American businessman

Frank Leonard VanderSloot (born August 14, 1948) is an American entrepreneur, radio network owner, rancher, and political campaign financier. He is the founder and former chief executive officer of Melaleuca, Inc. His other business interests include the Riverbend Ranch and Riverbend Communications. VanderSloot also serves on the board of directors and executive board of the U.S. Chamber of Commerce. In 2011, The Land Report listed him as the nation's 92nd largest landowner.
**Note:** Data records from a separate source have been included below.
--- config.mk ---
export PLATFORM = sky130hd
export DESIGN_NAME = tagged_dispatch_queue_unit
export DESIGN_NICKNAME = d
export VERILOG_FILES = /design/src/sv/tdq_pkg.sv /design/src/sv/tdq_ram.sv /design/src/sv/tagged_dispatch_queue_unit.sv
export SDC_FILE = /design/constraint.sdc
export NUM_CORES = 2
export LEC_CHECK = 0
export BUFFER_PORTS_ARGS = -buffer_cell sky130_fd_sc_hd__buf_4
export CAP_MARGIN = 15
export CORE_MARGIN = 4
export CORE_UTILIZATION = 33
export CTS_BUF_LIST = sky130_fd_sc_hd__clkbuf_8
export DETAILED_ROUTE_END_ITERATION = 10
export PLACE_DENSITY = 0.47
export SYNTH_ARGS = -nofsm -noshare
export SYNTH_HDL_FRONTEND = slang
export SYNTH_HIERARCHICAL = 1
export SYNTH_MEMORY_MAX_BITS = 65536
export SYNTH_SLANG_ARGS = --single-unit
--- constraint.sdc ---
create_clock -name clk -period 10.13 [get_ports clk]
set_input_delay 0.5065 -clock clk [delete_from_list [all_inputs] [get_ports clk]]
set_output_delay 0.5065 -clock clk [all_outputs]
set_load 0.02 [all_outputs]
--- src/sv/tdq_pkg.sv ---
// ----------------------------------------------------------------------------
// tdq_pkg
// Shared types and codes for the tagged dispatch queue: command codes,
// entry states and the packed layout of one queue entry.
// ----------------------------------------------------------------------------
package tdq_pkg;

  localparam int TAG_W  = 6;
  localparam int ADDR_W = 64;

  typedef logic [1:0]        cmd_t;
  typedef logic [1:0]        est_t;
  typedef logic [TAG_W-1:0]  tag_t;
  typedef logic [ADDR_W-1:0] addr_t;

  // command codes
  localparam cmd_t CMD_ADD    = 2'd0;
  localparam cmd_t CMD_REMOVE = 2'd1;
  localparam cmd_t CMD_STATUS = 2'd2;
  localparam cmd_t CMD_TAKE   = 2'd3;

  // entry state codes reported on entry_state
  localparam est_t EST_NULL    = 2'd0;
  localparam est_t EST_PENDING = 2'd1;
  localparam est_t EST_RUNNING = 2'd2;
  localparam est_t EST_ERROR   = 2'd3;

  // one queue slot as stored in the entry memory
  typedef struct packed {
    tag_t  tag;
    logic  running;
    addr_t addr;
  } entry_t;

endpackage

--- src/sv/tdq_ram.sv ---
// ----------------------------------------------------------------------------
// tdq_ram
// Generic single-write, single-read synchronous RAM with a registered read.
// ----------------------------------------------------------------------------
module tdq_ram #(
  parameter int WIDTH = 8,
  parameter int DEPTH = 64
) (
  input  logic                     clk,
  input  logic                     we,
  input  logic [$clog2(DEPTH)-1:0] waddr,
  input  logic [WIDTH-1:0]         wdata,
  input  logic [$clog2(DEPTH)-1:0] raddr,
  output logic [WIDTH-1:0]         rdata
);

  logic [WIDTH-1:0] mem [DEPTH];

  // write port
  always_ff @(posedge clk) begin
    if (we) begin
      mem[waddr] <= wdata;
    end
  end

  // registered read port
  always_ff @(posedge clk) begin
    rdata <= mem[raddr];
  end

endmodule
In 2017, Forbes listed VanderSloot as the richest person in Idaho and the 302nd wealthiest American with a net worth of $2.7 billion.
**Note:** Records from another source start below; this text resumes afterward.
`config.mk`:
```
export PLATFORM = sky130hd
export DESIGN_NAME = image_header_dimension_sniffer_core
export DESIGN_NICKNAME = d
export VERILOG_FILES = /design/src/design/isd_pkg.sv /design/src/design/isd_jpeg.sv /design/src/design/isd_tiff.sv /design/src/design/isd_judge.sv /design/src/design/image_header_dimension_sniffer_core.sv
export SDC_FILE = /design/constraint.sdc
export NUM_CORES = 2
export LEC_CHECK = 0
export ABC_AREA = 0
export BUFFER_PORTS_ARGS = -buffer_cell sky130_fd_sc_hd__buf_2
export CAP_MARGIN = 25
export CORE_ASPECT_RATIO = 1.5
export CORE_MARGIN = 8
export CORE_UTILIZATION = 50
export CTS_CLUSTER_SIZE = 40
export DETAILED_ROUTE_END_ITERATION = 16
export MAX_ROUTING_LAYER = met4
export PLACE_DENSITY = 0.66
export SLEW_MARGIN = 20
export SYNTH_ARGS = -nofsm -noshare
export SYNTH_HDL_FRONTEND = slang
export SYNTH_HIERARCHICAL = 1
export SYNTH_SLANG_ARGS = --single-unit
```
`constraint.sdc`:
```
create_clock -name clk_i -period 16.6 [get_ports clk_i]
set_clock_uncertainty 0.05 [all_clocks]
set_input_delay 3.32 -clock clk_i [delete_from_list [all_inputs] [get_ports clk_i]]
set_output_delay 3.32 -clock clk_i [all_outputs]
set_load 0.02 [all_outputs]
```
`src/design/isd_pkg.sv`:
```
package isd_pkg;

  localparam int unsigned PositionBitsDef = 32;
  localparam int unsigned HdrLen = 30;
  localparam int unsigned WinLen = 20;

  localparam logic [2:0] FMT_PNG  = 3'd0;
  localparam logic [2:0] FMT_JPEG = 3'd1;
  localparam logic [2:0] FMT_GIF  = 3'd2;
  localparam logic [2:0] FMT_WEBP = 3'd3;
  localparam logic [2:0] FMT_BMP  = 3'd4;
  localparam logic [2:0] FMT_ISO  = 3'd5;
  localparam logic [2:0] FMT_TIFF = 3'd6;
  localparam logic [2:0] FMT_ICO  = 3'd7;

  localparam logic [15:0] TIFF_TAG_WIDTH  = 16'h0100;
  localparam logic [15:0] TIFF_TAG_HEIGHT = 16'h0101;
  localparam logic [15:0] TIFF_TYPE_SHORT = 16'd3;

  typedef logic [HdrLen-1:0][7:0] hdr_t;

  typedef struct packed {
    logic        done;
    logic [15:0] width;
    logic [15:0] height;
  } jpg_stat_t;

  typedef struct packed {
    logic        done;
    logic [31:0] width;
    logic [31:0] height;
  } size_stat_t;

endpackage

```
`src/design/isd_jpeg.sv`:
```
module isd_jpeg (
  input  logic                clk_i,
  input  logic                rst_ni,
  input  logic                en_i,
  input  logic                clr_i,
  input  logic [7:0]          data_i,
  output isd_pkg::jpg_stat_t  stat_o
);

  localparam logic [3:0] J_SOI0   = 4'd0;
  localparam logic [3:0] J_SOI1   = 4'd1;
  localparam logic [3:0] J_SCAN   = 4'd2;
  localparam logic [3:0] J_MARK   = 4'd3;
  localparam logic [3:0] J_LEN_HI = 4'd4;
  localparam logic [3:0] J_LEN_LO = 4'd5;
  localparam logic [3:0] J_SKIP   = 4'd6;
  localparam logic [3:0] J_FRAME  = 4'd7;
  localparam logic [3:0] J_DONE   = 4'd8;
  localparam logic [3:0] J_DEAD   = 4'd9;

  logic [3:0]  state_q, state_d;
  logic [15:0] skip_q, skip_d;
  logic        frame_q, frame_d;
  logic        done_q, done_d;
  logic [15:0] w_q, w_d, h_q, h_d;
  logic [15:0] seg;

  always_comb begin
    state_d = state_q;
    skip_d  = skip_q;
    frame_d = frame_q;
    done_d  = done_q;
    w_d     = w_q;
    h_d     = h_q;
    seg     = {skip_q[15:8], data_i};
    case (state_q)
      J_SOI0: state_d = (data_i == 8'hFF) ? J_SOI1 : J_DEAD;
      J_SOI1: state_d = (data_i == 8'hD8) ? J_SCAN : J_DEAD;
      J_SCAN: if (data_i == 8'hFF) state_d = J_MARK;
      J_MARK: begin
        if (data_i == 8'hFF) begin
          state_d = J_MARK;
        end else if (data_i == 8'hD8 || data_i == 8'h01 ||
                     (data_i >= 8'hD0 && data_i <= 8'hD7)) begin
          state_d = J_SCAN;
        end else begin
          frame_d = (data_i >= 8'hC0) && (data_i <= 8'hCF) && (data_i != 8'hC4) &&
                    (data_i != 8'hC8) && (data_i != 8'hCC);
          state_d = J_LEN_HI;
        end
      end
      J_LEN_HI: begin
        skip_d  = {data_i, 8'h00};
        state_d = J_LEN_LO;
      end
      J_LEN_LO: begin
        if (seg < 16'd2) begin
          state_d = J_DEAD;
        end else if (frame_q) begin
          skip_d  = '0;
          w_d     = '0;
          h_d     = '0;
          state_d = J_FRAME;
        end else begin
          skip_d  = seg - 16'd2;
          state_d = (seg == 16'd2) ? J_SCAN : J_SKIP;
        end
      end
      J_SKIP: begin
        skip_d = skip_q - 16'd1;
        if (skip_d == '0) state_d = J_SCAN;
      end
      J_FRAME: begin
        // precision, height hi/lo, width hi/lo
        case (skip_q[2:0])
          3'd1:    h_d[15:8] = data_i;
          3'd2:    h_d[7:0]  = data_i;
          3'd3:    w_d[15:8] = data_i;
          3'd4:    w_d[7:0]  = data_i;
          default: ;
        endcase
        if (skip_q >= 16'd4) begin
          done_d  = 1'b1;
          state_d = J_DONE;
        end else begin
          skip_d = skip_q + 16'd1;
        end
      end
      default: ;
    endcase
  end

  always_ff @(posedge clk_i or negedge rst_ni) begin
    if (!rst_ni) begin
      state_q <= J_SOI0;
      skip_q  <= '0;
      frame_q <= 1'b0;
      done_q  <= 1'b0;
      w_q     <= '0;
      h_q     <= '0;
    end else if (en_i) begin
      if (clr_i) begin
        state_q <= J_SOI0;
        skip_q  <= '0;
        frame_q <= 1'b0;
        done_q  <= 1'b0;
        w_q     <= '0;
        h_q     <= '0;
      end else begin
        state_q <= state_d;
        skip_q  <= skip_d;
        frame_q <= frame_d;
        done_q  <= done_d;
        w_q     <= w_d;
        h_q     <= h_d;
      end
    end
  end

  assign stat_o = '{done: done_d, width: w_d, height: h_d};

endmodule

```
`src/design/isd_tiff.sv`:
```
module isd_tiff #(
  parameter int unsigned PositionBits = isd_pkg::PositionBitsDef
) (
  input  logic                    clk_i,
  input  logic                    rst_ni,
  input  logic                    en_i,
  input  logic                    clr_i,
  input  logic [7:0]              data_i,
  input  logic [PositionBits-1:0] pos_i,
  input  logic [7:0][7:0]         hdr_i,
  output isd_pkg::size_stat_t     stat_o
);

  localparam int unsigned CmpBits = (PositionBits > 32) ? PositionBits : 32;

  localparam logic [2:0] T_HDR   = 3'd0;
  localparam logic [2:0] T_SEEK  = 3'd1;
  localparam logic [2:0] T_COUNT = 3'd2;
  localparam logic [2:0] T_ENTRY = 3'd3;
  localparam logic [2:0] T_DONE  = 3'd4;
  localparam logic [2:0] T_DEAD  = 3'd5;

  logic [2:0]        state_q, state_d;
  logic [31:0]       off_q, off_d;
  logic [15:0]       left_q, left_d;
  logic [1:0]        tags_q, tags_d;
  logic              little_q, little_d;
  logic [3:0]        idx_q, idx_d;
  logic [11:0][7:0]  ent_q, ent_d;
  logic              done_q, done_d;
  logic [31:0]       w_q, w_d, h_q, h_d;
  logic [15:0]       tag, typ;
  logic [31:0]       val, hoff;
  logic              is_ii, is_mm;

  always_comb begin
    state_d  = state_q;
    off_d    = off_q;
    left_d   = left_q;
    tags_d   = tags_q;
    little_d = little_q;
    idx_d    = idx_q;
    ent_d    = ent_q;
    done_d   = done_q;
    w_d      = w_q;
    h_d      = h_q;
    is_ii    = (hdr_i[0] == 8'h49) && (hdr_i[1] == 8'h49) &&
               (hdr_i[2] == 8'h2A) && (hdr_i[3] == 8'h00);
    is_mm    = (hdr_i[0] == 8'h4D) && (hdr_i[1] == 8'h4D) &&
               (hdr_i[2] == 8'h00) && (hdr_i[3] == 8'h2A);
    hoff     = is_ii ? {hdr_i[7], hdr_i[6], hdr_i[5], hdr_i[4]}
                     : {hdr_i[4], hdr_i[5], hdr_i[6], hdr_i[7]};
    if (idx_q < 4'd12) ent_d[idx_q] = data_i;
    tag = little_q ? {ent_d[1], ent_d[0]} : {ent_d[0], ent_d[1]};
    typ = little_q ? {ent_d[3], ent_d[2]} : {ent_d[2], ent_d[3]};
    if (typ == isd_pkg::TIFF_TYPE_SHORT) begin
      val = little_q ? {16'h0, ent_d[9], ent_d[8]} : {16'h0, ent_d[8], ent_d[9]};
    end else begin
      val = little_q ? {ent_d[11], ent_d[10], ent_d[9], ent_d[8]}
                     : {ent_d[8], ent_d[9], ent_d[10], ent_d[11]};
    end
    case (state_q)
      T_HDR: begin
        ent_d = ent_q;
        if (pos_i == PositionBits'(7)) begin
          if (!is_ii && !is_mm) begin
            state_d = T_DEAD;
          end else begin
            little_d = is_ii;
            off_d    = hoff;
            state_d  = (hoff < 32'd8) ? T_DEAD : T_SEEK;
          end
        end
      end
      T_SEEK: begin
        ent_d = ent_q;
        if (CmpBits'(pos_i) == CmpBits'(off_q)) begin
          ent_d[0] = data_i;
          state_d  = T_COUNT;
        end
      end
      T_COUNT: begin
        ent_d    = ent_q;
        ent_d[1] = data_i;
        left_d   = little_q ? {data_i, ent_q[0]} : {ent_q[0], data_i};
        idx_d    = '0;
        state_d  = (left_d != '0) ? T_ENTRY : T_DEAD;
      end
      T_ENTRY: begin
        idx_d = idx_q + 4'd1;
        if (idx_q == 4'd11) begin
          idx_d = '0;
          if (tag == isd_pkg::TIFF_TAG_WIDTH || tag == isd_pkg::TIFF_TAG_HEIGHT) begin
            if (tag == isd_pkg::TIFF_TAG_WIDTH) w_d = val;
            else h_d = val;
            tags_d = tags_q + 2'd1;
          end
          if (tags_d >= 2'd2) begin
            done_d  = 1'b1;
            state_d = T_DONE;
          end else begin
            left_d = left_q - 16'd1;
            if (left_d == '0) state_d = T_DEAD;
          end
        end
      end
      default: ent_d = ent_q;
    endcase
  end

  always_ff @(posedge clk_i or negedge rst_ni) begin
    if (!rst_ni) begin
      state_q  <= T_HDR;
      off_q    <= '0;
      left_q   <= '0;
      tags_q   <= '0;
      little_q <= 1'b0;
      idx_q    <= '0;
      done_q   <= 1'b0;
      w_q      <= '0;
      h_q      <= '0;
    end else if (en_i) begin
      if (clr_i) begin
        state_q  <= T_HDR;
        off_q    <= '0;
        left_q   <= '0;
        tags_q   <= '0;
        little_q <= 1'b0;
        idx_q    <= '0;
        done_q   <= 1'b0;
        w_q      <= '0;
        h_q      <= '0;
      end else begin
        state_q  <= state_d;
        off_q    <= off_d;
        left_q   <= left_d;
        tags_q   <= tags_d;
        little_q <= little_d;
        idx_q    <= idx_d;
        done_q   <= done_d;
        w_q      <= w_d;
        h_q      <= h_d;
      end
    end
  end

  always_ff @(posedge clk_i) begin
    if (en_i) ent_q <= ent_d;
  end

  assign stat_o = '{done: done_d, width: w_d, height: h_d};

endmodule

```
`src/design/isd_judge.sv`:
```
module isd_judge #(
  parameter int unsigned PositionBits = isd_pkg::PositionBitsDef
) (
  input  isd_pkg::hdr_t           hdr_i,
  input  logic [PositionBits-1:0] pos_i,
  input  isd_pkg::jpg_stat_t      jpeg_i,
  input  isd_pkg::size_stat_t     iso_i,
  input  isd_pkg::size_stat_t     tiff_i,
  output logic                    found_o,
  output logic [2:0]              format_o,
  output logic [31:0]             width_o,
  output logic [31:0]             height_o
);

  isd_pkg::hdr_t b;
  logic          riff, is_png, is_gif, is_bmp, is_iso, is_ico;
  logic          vp8x, vp8l, vp8;
  logic [31:0]   lbits, bx, by;

  assign b = hdr_i;

  always_comb begin
    is_png = (pos_i >= PositionBits'(23)) &&
             ({b[0], b[1], b[2], b[3]} == 32'h89504E47) &&
             ({b[4], b[5], b[6], b[7]} == 32'h0D0A1A0A) &&
             ({b[12], b[13], b[14], b[15]} == 32'h49484452);
    is_gif = (pos_i >= PositionBits'(9)) && ({b[0], b[1], b[2], b[3]} == 32'h47494638);
    riff   = (pos_i >= PositionBits'(29)) && ({b[0], b[1], b[2], b[3]} == 32'h52494646) &&
             ({b[8], b[9], b[10], b[11]} == 32'h57454250);
    vp8x   = riff && ({b[12], b[13], b[14], b[15]} == 32'h56503858);
    vp8l   = riff && ({b[12], b[13], b[14], b[15]} == 32'h5650384C) && (b[20] == 8'h2F);
    vp8    = riff && ({b[12], b[13], b[14], b[15]} == 32'h56503820) &&
             (b[23] == 8'h9D) && (b[24] == 8'h01) && (b[25] == 8'h2A);
    is_bmp = (pos_i >= PositionBits'(25)) && (b[0] == 8'h42) && (b[1] == 8'h4D);
    is_iso = (pos_i >= PositionBits'(11)) && ({b[4], b[5], b[6], b[7]} == 32'h66747970) &&
             iso_i.done && (iso_i.width != '0) && !iso_i.width[31] &&
             (iso_i.height != '0) && !iso_i.height[31];
    is_ico = (pos_i >= PositionBits'(21)) && (b[0] == 8'h00) && (b[1] == 8'h00) &&
             (b[2] == 8'h01 || b[2] == 8'h02) && (b[3] == 8'h00) &&
             ({b[5], b[4]} != 16'h0);
    lbits  = {b[24], b[23], b[22], b[21]};
    bx     = {b[21], b[20], b[19], b[18]};
    by     = {b[25], b[24], b[23], b[22]};

    found_o  = 1'b1;
    format_o = isd_pkg::FMT_PNG;
    width_o  = '0;
    height_o = '0;
    if (is_png) begin
      width_o  = {b[16], b[17], b[18], b[19]};
      height_o = {b[20], b[21], b[22], b[23]};
    end else if (jpeg_i.done) begin
      format_o = isd_pkg::FMT_JPEG;
      width_o  = {16'h0, jpeg_i.width};
      height_o = {16'h0, jpeg_i.height};
    end else if (is_gif) begin
      format_o = isd_pkg::FMT_GIF;
      width_o  = {16'h0, b[7], b[6]};
      height_o = {16'h0, b[9], b[8]};
    end else if (vp8x) begin
      format_o = isd_pkg::FMT_WEBP;
      width_o  = {8'h0, b[22], b[21], b[20]} + 32'd1;
      height_o = {8'h0, b[25], b[24], b[23]} + 32'd1;
    end else if (vp8l) begin
      format_o = isd_pkg::FMT_WEBP;
      width_o  = {18'h0, lbits[13:0]} + 32'd1;
      height_o = {18'h0, lbits[27:14]} + 32'd1;
    end else if (vp8) begin
      format_o = isd_pkg::FMT_WEBP;
      width_o  = {18'h0, b[27][5:0], b[26]};
      height_o = {18'h0, b[29][5:0], b[28]};
    end else if (is_bmp) begin
      format_o = isd_pkg::FMT_BMP;
      width_o  = bx[31] ? (32'd0 - bx) : bx;
      height_o = by[31] ? (32'd0 - by) : by;
    end else if (is_iso) begin
      format_o = isd_pkg::FMT_ISO;
      width_o  = iso_i.width;
      height_o = iso_i.height;
    end else if (tiff_i.done) begin
      format_o = isd_pkg::FMT_TIFF;
      width_o  = tiff_i.width;
      height_o = tiff_i.height;
    end else if (is_ico) begin
      format_o = isd_pkg::FMT_ICO;
      width_o  = (b[6] != 8'h0) ? {24'h0, b[6]} : 32'd256;
      height_o = (b[7] != 8'h0) ? {24'h0, b[7]} : 32'd256;
    end else begin
      found_o = 1'b0;
    end
  end

endmodule

```
`src/design/image_header_dimension_sniffer_core.sv`:
```
// A beat is held in the input register; when the last beat of a file leaves it,
// the result is loaded into the output register.
// Throughput: one byte per cycle, limited only by a result not yet taken.
// Reset (rst_ni low, asynchronous) clears all walkers and positions; the block
// also returns to that state by itself after each file's last byte.
module image_header_dimension_sniffer_core #(
  parameter int unsigned PositionBits = isd_pkg::PositionBitsDef
) (
  input  logic        clk_i,
  input  logic        rst_ni,
  input  logic        in_valid_i,
  output logic        in_ready_o,
  input  logic [7:0]  data_byte_i,
  input  logic        last_i,
  output logic        out_valid_o,
  input  logic        out_ready_i,
  output logic        found_o,
  output logic [2:0]  format_o,
  output logic [31:0] width_o,
  output logic [31:0] height_o
);

  localparam int unsigned WinLen = isd_pkg::WinLen;
  localparam logic [PositionBits-1:0] PosMax = '1;

  logic                     in_valid_q, in_last_q;
  logic [7:0]               in_byte_q;
  logic                     advance, clr;
  logic [PositionBits-1:0]  pos_q;
  isd_pkg::hdr_t            hdr_q, hdr_d;
  logic [WinLen-1:0][7:0]   win_q, win_d;
  isd_pkg::size_stat_t      iso_q, iso_d;
  isd_pkg::jpg_stat_t       jpeg_stat;
  isd_pkg::size_stat_t      tiff_stat;
  logic                     j_found;
  logic [2:0]               j_format;
  logic [31:0]              j_width, j_height;
  logic                     out_valid_q;

  assign advance    = in_valid_q && (!in_last_q || !out_valid_q || out_ready_i);
  assign clr        = advance && in_last_q;
  assign in_ready_o = !in_valid_q || advance;

  always_ff @(posedge clk_i or negedge rst_ni) begin
    if (!rst_ni) begin
      in_valid_q <= 1'b0;
    end else if (in_valid_i && in_ready_o) begin
      in_valid_q <= 1'b1;
    end else if (advance) begin
      in_valid_q <= 1'b0;
    end
  end

  always_ff @(posedge clk_i) begin
    if (in_valid_i && in_ready_o) begin
      in_byte_q <= data_byte_i;
      in_last_q <= last_i;
    end
  end

  always_comb begin
    for (int i = 0; i < isd_pkg::HdrLen; i++) begin
      hdr_d[i] = (pos_q == PositionBits'(i)) ? in_byte_q : hdr_q[i];
    end
    win_d = {in_byte_q, win_q[WinLen-1:1]};
    iso_d = iso_q;
    if (pos_q >= PositionBits'(WinLen - 1) && !iso_q.done &&
        {win_d[0], win_d[1], win_d[2], win_d[3]} == 32'h69737065) begin
      iso_d.done   = 1'b1;
      iso_d.width  = {win_d[8], win_d[9], win_d[10], win_d[11]};
      iso_d.height = {win_d[12], win_d[13], win_d[14], win_d[15]};
    end
  end

  always_ff @(posedge clk_i or negedge rst_ni) begin
    if (!rst_ni) begin
      pos_q <= '0;
      iso_q <= '0;
    end else if (advance) begin
      if (clr) begin
        pos_q <= '0;
        iso_q <= '0;
      end else begin
        pos_q <= (pos_q == PosMax) ? PosMax : pos_q + 1'b1;
        iso_q <= iso_d;
      end
    end
  end

  always_ff @(posedge clk_i) begin
    if (advance) begin
      hdr_q <= hdr_d;
      win_q <= win_d;
    end
  end

  isd_jpeg u_jpeg (
    .clk_i  (clk_i),
    .rst_ni (rst_ni),
    .en_i   (advance),
    .clr_i  (clr),
    .data_i (in_byte_q),
    .stat_o (jpeg_stat)
  );

  isd_tiff #(.PositionBits(PositionBits)) u_tiff (
    .clk_i  (clk_i),
    .rst_ni (rst_ni),
    .en_i   (advance),
    .clr_i  (clr),
    .data_i (in_byte_q),
    .pos_i  (pos_q),
    .hdr_i  (hdr_d[7:0]),
    .stat_o (tiff_stat)
  );

  isd_judge #(.PositionBits(PositionBits)) u_judge (
    .hdr_i    (hdr_d),
    .pos_i    (pos_q),
    .jpeg_i   (jpeg_stat),
    .iso_i    (iso_d),
    .tiff_i   (tiff_stat),
    .found_o  (j_found),
    .format_o (j_format),
    .width_o  (j_width),
    .height_o (j_height)
  );

  always_ff @(posedge clk_i or negedge rst_ni) begin
    if (!rst_ni) begin
      out_valid_q <= 1'b0;
    end else if (clr) begin
      out_valid_q <= 1'b1;
    end else if (out_ready_i) begin
      out_valid_q <= 1'b0;
    end
  end

  always_ff @(posedge clk_i) begin
    if (clr) begin
      found_o  <= j_found;
      format_o <= j_format;
      width_o  <= j_width;
      height_o <= j_height;
    end
  end

  assign out_valid_o = out_valid_q;

  a_pos_restart: assert property (@(posedge clk_i) disable iff (!rst_ni)
    clr |=> pos_q == '0)
    else $error("position not cleared after last beat");

  a_not_found_zero: assert property (@(posedge clk_i) disable iff (!rst_ni)
    out_valid_q && !found_o |-> width_o == '0 && height_o == '0 &&
                                format_o == isd_pkg::FMT_PNG)
    else $error("result fields nonzero without a match");

  a_ready_when_empty: assert property (@(posedge clk_i) disable iff (!rst_ni)
    !out_valid_q |-> in_ready_o)
    else $error("input stalled with empty output register");

  a_result_source: assert property (@(posedge clk_i) disable iff (!rst_ni)
    $rose(out_valid_q) |-> $past(clr))
    else $error("result appeared without a last beat");

endmodule
```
VanderSloot served as a national finance co-chair for Mitt Romney's presidential campaigns in 2008 and 2012. He contributed $1.1 million and helped to raise between $2 million and $5 million for Romney's 2012 campaign. He is a significant financial contributor to Republican presidential candidates and Idaho political campaigns. He has also paid for advertising in opposition to several Idaho Democratic political candidates.
VanderSloot is the primary financier of the American Heritage Charter School in Idaho Falls.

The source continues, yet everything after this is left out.